- **Work task**
From the records below, set down exactly the lines starting with the line that contains "Top cells by" and going on through the line that contains "Vias - 3453". Nothing else is wanted.

#### Data in this exercise

### src/common/dcache_pkg.sv
package dcache_pkg;

    // ##############################
    // Geometry
    // ##############################

    typedef logic [31:0] data_word_t;                           // Data and address words are both 32 bits.

    localparam int BYTE_BITS      = 2;                          // Byte select below the word offset.
    localparam int OFFSET_BITS    = 2;                          // Word offset within a block.
    localparam int BLOCK_WORDS    = 1 << OFFSET_BITS;           // Four words per block.
    localparam int INDEX_BITS     = 4;                          // Set index.
    localparam int SETS           = 1 << INDEX_BITS;            // Sixteen sets, one line each.
    localparam int TAG_BITS       = 32 - INDEX_BITS - OFFSET_BITS - BYTE_BITS;

    localparam int MEM_WORDS      = 1024;                       // Depth of the main memory RAM.
    localparam int MEM_ADDR_BITS  = $clog2(MEM_WORDS);          // Addresses wrap modulo the depth.
    localparam int MEM_LATENCY    = 4;                          // Request to first load word.
    localparam int LOAD_COUNT_BITS = $clog2(MEM_LATENCY + BLOCK_WORDS);

    // ##############################
    // Address and array types
    // ##############################

    // The same request word is seen either whole or split into cache fields.
    typedef union packed {
        data_word_t raw;                                        // Address as issued by the core.
        struct packed {
            logic [TAG_BITS-1:0]    tag;
            logic [INDEX_BITS-1:0]  index;
            logic [OFFSET_BITS-1:0] offset;
            logic [BYTE_BITS-1:0]   byte_sel;                   // Always zero for word accesses.
        } fields;
    } cache_address_u;

    typedef struct packed {
        logic valid;                                            // Line holds a block.
        logic dirty;                                            // Line differs from memory.
    } status_packet_t;

    typedef struct packed {
        logic tag;
        logic status;
        logic data;
    } data_enable_t;

    // Everything a controller drives into the cache array.
    typedef struct packed {
        data_enable_t   read;
        data_enable_t   write;
        data_word_t     address;
        data_word_t     data;
        status_packet_t status;
    } cache_port_t;

    typedef struct packed {
        logic       request;                                    // One cycle per block load.
        data_word_t address;                                    // Block base address.
    } load_channel_t;

    typedef struct packed {
        logic       request;                                    // One cycle per word written.
        data_word_t address;
        data_word_t data;
    } store_channel_t;

endpackage : dcache_pkg

### src/load_controller/load_controller.sv
module load_controller
    import dcache_pkg::*;
(
    input  logic                clk_i,
    input  logic                rst_n_i,

    input  logic                request_i,
    input  data_word_t          address_i,
    output data_word_t          data_o,
    output logic                valid_o,

    input  logic                cache_hit_i,
    input  logic [TAG_BITS-1:0] cache_tag_i,
    input  logic                cache_dirty_i,
    input  data_word_t          cache_data_i,
    output cache_port_t         cache_port_o,

    output load_channel_t       load_channel_o,
    input  logic                load_valid_i,
    input  data_word_t          load_data_i,

    output store_channel_t      wb_channel_o,
    input  logic                wb_done_i
);

    // ##############################
    // Datapath
    // ##############################

    typedef enum logic [1:0] {IDLE, OUTCOME, WRITE_BACK, ALLOCATE} load_state_t;

    load_state_t              state_q, state_d;
    data_word_t               address_q;                        // Request address held for the whole miss.
    cache_address_u           request_addr;
    data_word_t               requested_q, requested_d;         // Requested word caught during allocation.
    logic [OFFSET_BITS:0]     counter_q, counter_d;             // Extra bit marks the end of a burst.
    logic [OFFSET_BITS-1:0]   wb_offset;

    assign request_addr.raw = address_q;

    // The word being stored lags the word being read by one.
    assign wb_offset = counter_q[OFFSET_BITS-1:0] - 1'b1;

    always_ff @(posedge clk_i) begin
        if (state_q == IDLE && request_i) begin
            address_q <= address_i;                             // The core holds the address for one cycle only.
        end
        requested_q <= requested_d;
    end

    always_ff @(posedge clk_i) begin
        if (!rst_n_i) begin
            state_q   <= IDLE;
            counter_q <= '0;
        end else begin
            state_q   <= state_d;
            counter_q <= counter_d;
        end
    end

    // ##############################
    // FSM
    // ##############################

    always_comb begin
        state_d     = state_q;
        counter_d   = counter_q;
        requested_d = requested_q;

        cache_port_o   = '0;
        load_channel_o = '0;
        wb_channel_o   = '0;
        data_o         = '0;
        valid_o        = 1'b0;

        // Block base of the requested line.
        load_channel_o.address = {request_addr.fields.tag, request_addr.fields.index,
                                  {OFFSET_BITS{1'b0}}, {BYTE_BITS{1'b0}}};

        // Victim words go back to the address of the line being evicted.
        wb_channel_o.address = {cache_tag_i, request_addr.fields.index, wb_offset,
                                {BYTE_BITS{1'b0}}};
        wb_channel_o.data    = cache_data_i;

        case (state_q)
            IDLE: begin
                cache_port_o.address = address_i;
                counter_d            = '0;
                if (request_i) begin
                    cache_port_o.read = '1;                     // Tag, status and data in one read.
                    state_d           = OUTCOME;
                end
            end

            OUTCOME: begin
                if (cache_hit_i) begin
                    data_o  = cache_data_i;                     // Hit data is forwarded straight away.
                    valid_o = 1'b1;
                    state_d = IDLE;
                end else if (cache_dirty_i) begin
                    // Start reading the victim from its first word.
                    cache_port_o.read.data = 1'b1;
                    cache_port_o.address  = {cache_tag_i, request_addr.fields.index,
                                             counter_q[OFFSET_BITS-1:0], {BYTE_BITS{1'b0}}};
                    counter_d              = counter_q + 1'b1;
                    state_d                = WRITE_BACK;
                end else begin
                    load_channel_o.request = 1'b1;              // A clean line is replaced without a write-back.
                    state_d                = ALLOCATE;
                end
            end

            WRITE_BACK: begin
                if (!counter_q[OFFSET_BITS] && counter_q[OFFSET_BITS-1:0] != '0) begin
                    // Read the next word while the previous one goes to memory.
                    cache_port_o.read.data = 1'b1;
                    cache_port_o.address  = {cache_tag_i, request_addr.fields.index,
                                             counter_q[OFFSET_BITS-1:0], {BYTE_BITS{1'b0}}};
                    wb_channel_o.request   = 1'b1;
                    counter_d              = counter_q + 1'b1;
                end else if (counter_q[OFFSET_BITS] && counter_q[OFFSET_BITS-1:0] == '0) begin
                    wb_channel_o.request = 1'b1;                // The last word needs no further read.
                    counter_d            = counter_q + 1'b1;
                end

                if (wb_done_i) begin
                    load_channel_o.request = 1'b1;              // The new block is fetched once the victim is in memory.
                    counter_d              = '0;
                    state_d                = ALLOCATE;
                end
            end

            ALLOCATE: begin
                cache_port_o.address = {request_addr.fields.tag, request_addr.fields.index,
                                        counter_q[OFFSET_BITS-1:0], {BYTE_BITS{1'b0}}};
                cache_port_o.data    = load_data_i;
                cache_port_o.status  = '{valid: 1'b1, dirty: 1'b0};

                if (load_valid_i) begin
                    cache_port_o.write.data = 1'b1;
                    counter_d               = counter_q + 1'b1;

                    if (counter_q[OFFSET_BITS-1:0] == '0) begin
                        cache_port_o.write = '1;                // Tag and status go in with the first word.
                    end

                    if (counter_q[OFFSET_BITS-1:0] == request_addr.fields.offset) begin
                        requested_d = load_data_i;
                    end

                    if (counter_q[OFFSET_BITS-1:0] == '1) begin
                        // The last word may itself be the requested one.
                        data_o  = (request_addr.fields.offset == '1) ? load_data_i : requested_q;
                        valid_o = 1'b1;
                        state_d = IDLE;
                    end
                end
            end

            default: state_d = IDLE;
        endcase
    end

endmodule : load_controller

### config.mk
export PLATFORM = sky130hd
export DESIGN_NAME = load_controller
export DESIGN_NICKNAME = d
export VERILOG_FILES = /design/src/common/dcache_pkg.sv /design/src/load_controller/load_controller.sv
export SDC_FILE = /design/constraint.sdc
export NUM_CORES = 1
export LEC_CHECK = 0
export CAP_MARGIN = 20
export CELL_PAD_IN_SITES_DETAIL_PLACEMENT = 1
export CELL_PAD_IN_SITES_GLOBAL_PLACEMENT = 1
export CORE_AREA = 3 3 127 129
export CTS_CLUSTER_DIAMETER = 120
export DETAILED_ROUTE_END_ITERATION = 12
export DIE_AREA = 0 0 130 132
export DONT_BUFFER_PORTS = 1
export GPL_TIMING_DRIVEN = 0
export MAX_ROUTING_LAYER = met4
export PLACE_DENSITY_LB_ADDON = 0.1
export SLEW_MARGIN = 5
export SYNTH_ARGS = -nofsm -noshare
export SYNTH_HDL_FRONTEND = slang
export SYNTH_SLANG_ARGS = --single-unit
### constraint.sdc
create_clock -name clk_i -period 5.3 [get_ports clk_i]
set_clock_uncertainty 0.05 [all_clocks]
set_input_delay 0.53 -clock clk_i [delete_from_list [all_inputs] [get_ports clk_i]]
set_output_delay 0.53 -clock clk_i [all_outputs]
set_load 0.005 [all_outputs]
==> reports/results.txt <==
Hold slack final - 242.3 ps
First-pass GRT wire length - 22.56 mm
Crit path cell chain - ha_1 > buf_2 > clkbuf_1 > a22oi_1 > o21ai_0
FFs w/ async S/R, synth - 0
Post-synthesis xor/xnor area fraction - 0.003889
Crit path buffers/inverters - 2
Post-Synth Simple-Gate Area - 0.1342
Via density - 5.056
Setup WS pre-CTS - 2640 ps
Clock Pin Slew Worst Setup and Hold Paths - 60 ps
Detail Route Antenna Nets - 0
TritonCTS clock tree - built
Synth Register Bits - 67
Synth Area in Compound Gates - 0.1381
Placed cell count - 668
Clock Latency Late Sink - 330 ps
Critical Path Fanout Max - 10
Slew Viols, Final - 0
Top-count cell post-synth - buf_4
Avg Cell Area, Syn - 9.523 sq um
Vias in the first global route - 3745
Pwr dens - 293.5 mW/mm^2
Boundary Pins - 330
Setup ws final - 2349 ps
Final period utilization - 0.5568
Number of detailed-route iterations in the first pass - 4
Worst Tran Pin Value - 767.6 ps
Diode count - 0
Worst setup path class - flop to output pin
Outcome - finished, final reports clean
Adder-Cell Fraction of Synth Area - 0.02222
Post-Layout Cell Count - 683
Die X - 130 microns
Top-area cell type share of the netlist area - 0.4133
Routed wire length - 15.83 mm
# H-tree levels - 3
Fmax achieved - 338.9 MHz
Chip height - 132 microns
Number of I/O port buffers - 0
Largest delay share family, worst path - buffers and inverters
Worst IR Drop VDD - 0.0001990 V
CTS sink cnt - 67
RSZ-0062 raised after global routing - no
Area of the core - 0.01515 sq mm
Area Growth Syn to Fin - 11.81%
Startpoint Class - flop
Synth top area cells - edfxtp_1 (41%), buf_4 (16%), o21ai_0 (7.8%), mux2i_1 (7.3%), nand2_1 (5.3%)
Pleak - 2.057 nW
Post-CTS Setup Inserts - 0
Largest family of logic cells by synthesized area - buffers and inverters
Post-synth top area cell - edfxtp_1
Final core utilization - 0.3325
Post-synth EDFFs - 62
Total power - 1.478 mW
Max_cap viols - 0
Starting Density - 0.2974
Cts hold-fix bufs - 0
Rel. slew slack - 0.4882
Hold Path Class - primary input to flop
Library cells used by synthesis - 29
Post-cts gate resize count - 0
Max incr delay on CP - 440 ps
CP endpoint kind - output pin
Initial antenna violation count - 0
Final Instance Area - 0.005036 sq mm
GRT Total Usage - 0.1787
Setup-failing EPs final - 0
Total of fill cells in the finished design - 1764
CP required - 4720 ps
Total grt overflow - 0
Clock tree buffer depth - 2
Share of layout cells above drive strength 1 - 0.2404
# rows - 45
CP Data Arrival Time - 2370 ps
Yosys Warn Count - 0
Largest net degree at the start of global routing - 33
HPWL Detailed - 12.74 mm
Top cells by count, synth - buf_4 (97), o21ai_0 (70), nand2_1 (64)
Synth Flop Type - edfxtp_1
DR DRC count - 0
Post-synthesis mux area share - 0.07333
Post-synthesis sequential area ratio - 0.4356
Routed length per placed instance - 23.18 microns
Die area - 0.01716 sq mm
Final hold violations - 0
Post-layout min period - 2951 ps
Mapped cell area - 0.004504 sq mm
Vias - 3453
Post-synthesis cell count - 473
DP Area - 0.004785 sq mm
Register area - 0.001962 sq mm
Crit path max-delay cell type - clkbuf_1
CTS Buf Count - 9
Routability cong. - 0.8186
Final net count - 626
Setup total negative slack - 0 ps
DR iter-0 viols - 131
Root buf cell - clkbuf_16
Footprint of the multi-input gates - 0.001703 sq mm
## state kept, by name (all words and copies together) (netlist names), named ones only
register,cells
state_q,1
requested_q,32
address_q,30
counter_q,3
## worst register-to-register path, stage by stage (launching register included)
cell,delay [ps]
dfxtp_1,420
ha_1,320
and2_1,260
and3_2,720
## final timing paths
path                            slack [ps]  cells past startpoint                to           from
worst max register to register        3140                      3   requested_q[15]     state_q[0]
worst min-delay path                   240                      0     address_q[12]  address_i[12]
worst min register to register         500                      2      counter_q[2]   counter_q[2]
worst max-delay path                  2350                      5  cache_port_o[47]     state_q[0]
## layer usage
metal / routed length [microns] / track usage / vias to the layer above
li1: - / - / 1573
met1: 5834 / 0.1833 / 1663
met2: 8438 / 0.3264 / 207
met3: 1383 / 0.05916 / 10
met4: 177 / 0.04099 / 0
met5: 0 / - / -
## logic make-up (layout without fill, tap and decap cells)
family | Yosys count | in the layout
buffers and inverters | 131 | 147
DFF | 67 | 67
and+or+nand+nor | 124 | 124
adders and majority gates | 8 | 8
AOI/OAI and AO/OA | 107 | 107
other | 1 | 7
muxes | 33 | 33
xor gates and xnor gates | 2 | 2
## cells in the final DEF, fill, tap and decap left out, drive strengths merged
master,synthesis,routed
a211oi,2,2
xnor2,2,2
or2,1,1
a21oi,5,5
a22oi,24,24
edfxtp,62,62
dfxtp,5,5
a41oi,1,1
clkinv,0,3
conb,1,7
buf,104,105
and2,37,37
o31ai,1,1
mux2i,33,33
nor3,2,2
clkinvlp,0,1
nand2,64,64
inv,7,7
clkbuf,20,31
nor2,5,5
a21o,1,1
a22o,2,2
a21bo,1,1
or4,3,3
o21ai,70,70
nand2b,5,5
and3,2,2
ha,8,8
nand4,1,1
nor2b,4,4
## report_power, final
group          leakage, nW  internal [mW]  switching [mW]
sequential           0.614          0.612          0.0177
combinational         1.32          0.128           0.193
clock                0.118          0.309           0.218
## final cells by class
| class | count | area share |
|---|---|---|
| Timing Repair Buffer | 1 | 0.003975 |
| Buffer | 124 | 0.1665 |
| Inverter | 7 | 0.005217 |
| Multi-Input combinational cell | 281 | 0.3381 |
| Clock inverter | 4 | 0.003727 |
| Tap cell | 188 | 0.04671 |
| Clock buffer | 11 | 0.04621 |
| Sequential cell | 67 | 0.3896 |
(Power assumes the default switching activity.)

########

- **Result**
Top cells by count, synth - buf_4 (97), o21ai_0 (70), nand2_1 (64)
Synth Flop Type - edfxtp_1
DR DRC count - 0
Post-synthesis mux area share - 0.07333
Post-synthesis sequential area ratio - 0.4356
Routed length per placed instance - 23.18 microns
Die area - 0.01716 sq mm
Final hold violations - 0
Post-layout min period - 2951 ps
Mapped cell area - 0.004504 sq mm
Vias - 3453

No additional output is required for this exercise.